Personal information
- Full name: Archana Das
- Born: 21 July 1988 (age 38) Bardhaman, West Bengal
- Batting: Right-handed
- Bowling: Right arm offbreak

International information
- National side: India;
- ODI debut (cap 99): 29 February 2012 v West Indies
- Last ODI: 12 April 2013 v Bangladesh
- T20I debut (cap 29): 18 February 2012 v West Indies
- Last T20I: 1 April 2014 v West Indies

Career statistics
| Competition | WODI | WT20I |
| Matches | 11 | 23 |
| Runs scored | 35 | 8 |
| Batting average | 11.66 | 2.66 |
| 100s/50s | 0/0 | 0/0 |
| Top score | 17* | 2* |
| Balls bowled | 567 | 367 |
| Wickets | 13 | 13 |
| Bowling average | 27.53 | 28.23 |
| 5 wickets in innings | 0 | 0 |
| 10 wickets in match | 0 | 0 |
| Best bowling | 4/61 | 3/8 |
| Catches/stumpings | 1/– | 4/– |
- Source: ESPNcricinfo, 1 October 2021

= Archana Das =

Indian cricketer (born 1988)

Archana Das (born 21 July 1988) is an Indian cricketer.
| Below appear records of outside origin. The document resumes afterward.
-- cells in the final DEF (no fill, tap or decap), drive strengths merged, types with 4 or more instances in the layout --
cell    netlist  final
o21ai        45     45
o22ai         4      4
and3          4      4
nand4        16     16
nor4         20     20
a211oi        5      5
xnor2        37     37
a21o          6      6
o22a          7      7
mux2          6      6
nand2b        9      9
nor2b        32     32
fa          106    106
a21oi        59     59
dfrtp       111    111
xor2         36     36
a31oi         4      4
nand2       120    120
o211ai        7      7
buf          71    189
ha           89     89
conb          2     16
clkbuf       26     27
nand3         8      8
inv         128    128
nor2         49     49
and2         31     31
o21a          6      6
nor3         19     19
This is an optimization exercise on Yosys and OpenROAD, whose aim is small area, a short achievable clock period and few clock cycles, not a production implementation.
Function was checked by simulation only, so behaviour that the tests miss may differ from the original.
No activity file was given, so power comes from the tool's default toggle rates.

===== flow/design.v =====
package mem_pkg;
    localparam int DATA_W     = 8;
    localparam int REG_ADDR_W = 32;
    localparam int PC_W       = 32;
    typedef enum logic [0:0] {
        IDLE = 1'b0,
        BUSY = 1'b1
    } state_e;
endpackage
module data_mem #(
    parameter int ADDR_W = 8,
    parameter int DATA_W = 8
) (
    input  logic              clk,
    input  logic              we,
    input  logic [ADDR_W-1:0] addr,
    input  logic [DATA_W-1:0] wdata,
    output logic [DATA_W-1:0] rdata
);
    logic [DATA_W-1:0] mem [2**ADDR_W];
    always_ff @(posedge clk) begin
        if (we) begin
            mem[addr] <= wdata;
        end
    end
    assign rdata = mem[addr];
endmodule
module mem_wb_stage #(
    parameter int ADDR_W  = 8,
    parameter int MEM_LAT = 2,
    parameter int DATA_W  = 8
) (
    input  logic              clk,
    input  logic              rst,
    input  logic [DATA_W-1:0] MEM_aluout,
    input  logic [DATA_W-1:0] MEM_read_data2,
    input  logic [31:0]       MEM_reg_write_addr,
    input  logic [31:0]       MEM_branch_addr,
    input  logic [31:0]       MEM_jump_addr,
    input  logic              MEM_zr,
    input  logic              MEM_ng,
    input  logic              MEM_cr,
    input  logic              MEM_ov,
    input  logic              MEM_Branch,
    input  logic              MEM_BranchFlip,
    input  logic              MEM_MemRead,
    input  logic              MEM_MemWrite,
    input  logic              MEM_Jump,
    input  logic              MEM_RegWrite,
    input  logic              MEM_MemtoReg,
    output logic [DATA_W-1:0] WB_aluout,
    output logic [DATA_W-1:0] WB_read_data,
    output logic [31:0]       WB_reg_write_addr,
    output logic              WB_RegWrite,
    output logic              WB_MemtoReg,
    output logic              pc_src,
    output logic [31:0]       pc_target,
    output logic              flush,
    output logic              stall
);
    logic [DATA_W-1:0] wb_aluout_q;
    logic [DATA_W-1:0] wb_read_data_q;
    logic [31:0]       wb_dst_q;
    logic              wb_regwrite_q;
    logic              wb_memtoreg_q;
    logic [ADDR_W-1:0] addr;
    logic [DATA_W-1:0] rdata;
    logic              rd_req;
    logic              taken;
    logic              unused_flags;
    assign addr         = MEM_aluout[ADDR_W-1:0];
    assign rd_req       = MEM_MemRead & ~MEM_MemWrite;
    assign unused_flags = ^{MEM_ng, MEM_cr, MEM_ov};
    data_mem #(
        .ADDR_W (ADDR_W),
        .DATA_W (DATA_W)
    ) u_dmem (
        .clk   (clk),
        .we    (MEM_MemWrite & ~rst),
        .addr  (addr),
        .wdata (MEM_read_data2),
        .rdata (rdata)
    );
    assign stall = 1'b0;
    always_comb begin
        taken     = MEM_Branch & (MEM_zr ^ MEM_BranchFlip);
        pc_target = MEM_Jump ? MEM_jump_addr : MEM_branch_addr;
        pc_src    = ~rst & (MEM_Jump | taken);
        flush     = pc_src;
    end
    always_ff @(posedge clk or posedge rst) begin
        if (rst) begin
            wb_aluout_q    <= '0;
            wb_read_data_q <= '0;
            wb_dst_q       <= '0;
            wb_regwrite_q  <= 1'b0;
            wb_memtoreg_q  <= 1'b0;
        end else begin
            wb_aluout_q   <= MEM_aluout;
            wb_dst_q      <= MEM_reg_write_addr;
            wb_regwrite_q <= MEM_RegWrite;
            wb_memtoreg_q <= MEM_MemtoReg;
            if (rd_req) begin
                wb_read_data_q <= rdata;
            end
        end
    end
    assign WB_aluout         = wb_aluout_q;
    assign WB_read_data      = wb_read_data_q;
    assign WB_reg_write_addr = wb_dst_q;
    assign WB_RegWrite       = wb_regwrite_q;
    assign WB_MemtoReg       = wb_memtoreg_q;
endmodule

===== flow/run.sh =====
#!/bin/bash
# synth_recipe.tcl (not shown) runs the flow's synth.tcl, then flattens the netlist and writes it again
# the make line also repeats each setting of config.mk as NAME=value (left out here)
make -C /OpenROAD-flow-scripts/flow DESIGN_CONFIG=/design/flow/config.mk WORK_HOME=/design/flow/orfs CLKGATE_MAP_FILE= SYNTH_SCRIPT=/design/flow/synth_recipe.tcl finish

===== flow/config.mk =====
export PLATFORM = sky130hd
export DESIGN_NAME = mem_wb_stage
export DESIGN_NICKNAME = mem_wb_stage
export VERILOG_FILES = /design/flow/design.v
export SDC_FILE = /design/flow/constraint.sdc
export NUM_CORES = 4
export LEC_CHECK = 0
export CAP_MARGIN = 20
export CORE_MARGIN = 2
export CORE_UTILIZATION = 60
export SETUP_SLACK_MARGIN = 1.0
export SLEW_MARGIN = 20
export TNS_END_PERCENT = 100

===== flow/constraint.sdc =====
create_clock -name core_clock -period 3.0 [get_ports {clk}]
set_input_delay 0.6000 -clock core_clock [delete_from_list [all_inputs] [get_ports {clk}]]
set_output_delay 0.6000 -clock core_clock [all_outputs]
set_load 0.01 [all_outputs]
She represented India from Cricket Association of Bengal and played in 11 Women's One Day International and 23 Women's Twenty20 International matches for the India women's cricket team between 2012 and 2014. In domestic cricket, she played for Bengal women’s cricket team from 2009-2012, Indian Railways from 2012-2015 and Sikkim women's cricket team from 2018-2020.